§ Your objective:
Could you copy out every line of the data where the word "tracker" occurs?

Record excerpts below:

**config.mk**
```make
export PLATFORM = sky130hd
export DESIGN_NAME = csr_core_regs
export DESIGN_NICKNAME = d
export VERILOG_FILES = /design/src/design/csr_pkg.sv /design/src/design/csr_core_regs.sv
export SDC_FILE = /design/constraint.sdc
export NUM_CORES = 1
export LEC_CHECK = 0
export BUFFER_PORTS_ARGS = -buffer_cell sky130_fd_sc_hd__buf_2
export CAP_MARGIN = 20
export CORE_UTILIZATION = 25
export CTS_BUF_LIST = sky130_fd_sc_hd__clkbuf_4
export CTS_CLUSTER_SIZE = 20
export DETAILED_ROUTE_END_ITERATION = 8
export GPL_TIMING_DRIVEN = 0
export RECOVER_POWER = 100
export SLEW_MARGIN = 15
export SYNTH_ARGS = -nofsm -noshare
export SYNTH_HDL_FRONTEND = slang
export SYNTH_SLANG_ARGS = --single-unit
```
**constraint.sdc**
```tcl
create_clock -name mclk -period 17.58 [get_ports mclk]
set_input_delay 3.516 -clock mclk [delete_from_list [all_inputs] [get_ports mclk]]
set_output_delay 3.516 -clock mclk [all_outputs]
set_load 0.03 [all_outputs]
```
File: src/hdl/rbm_port_if.sv
// Interface between the monitor top and one per-port beacon tracker.
// Assumes both ends run on the same clock.
`timescale 1ns/1ps
interface rbm_port_if;
    import rbm_pkg::*;
    logic beacon_seen;
    logic src_match;
    logic crc_err;
    rbm_state_t state_in;
    rbm_word_t free_time;
    logic enable;
    rbm_word_t reload;
    rbm_state_t captured_state;
    rbm_word_t arrival_time;
    rbm_word_t count;
    logic state_change_evt;
    logic loss_evt;

    modport top (
        output beacon_seen, src_match, crc_err, state_in, free_time,
        output enable, reload,
        input captured_state, arrival_time, count,
        input state_change_evt, loss_evt
    );
    modport tracker (
        input beacon_seen, src_match, crc_err, state_in, free_time,
        input enable, reload,
        output captured_state, arrival_time, count,
        output state_change_evt, loss_evt
    );
endinterface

End of Record excerpts.

§ Written solution:
// Interface between the monitor top and one per-port beacon tracker.
    modport tracker (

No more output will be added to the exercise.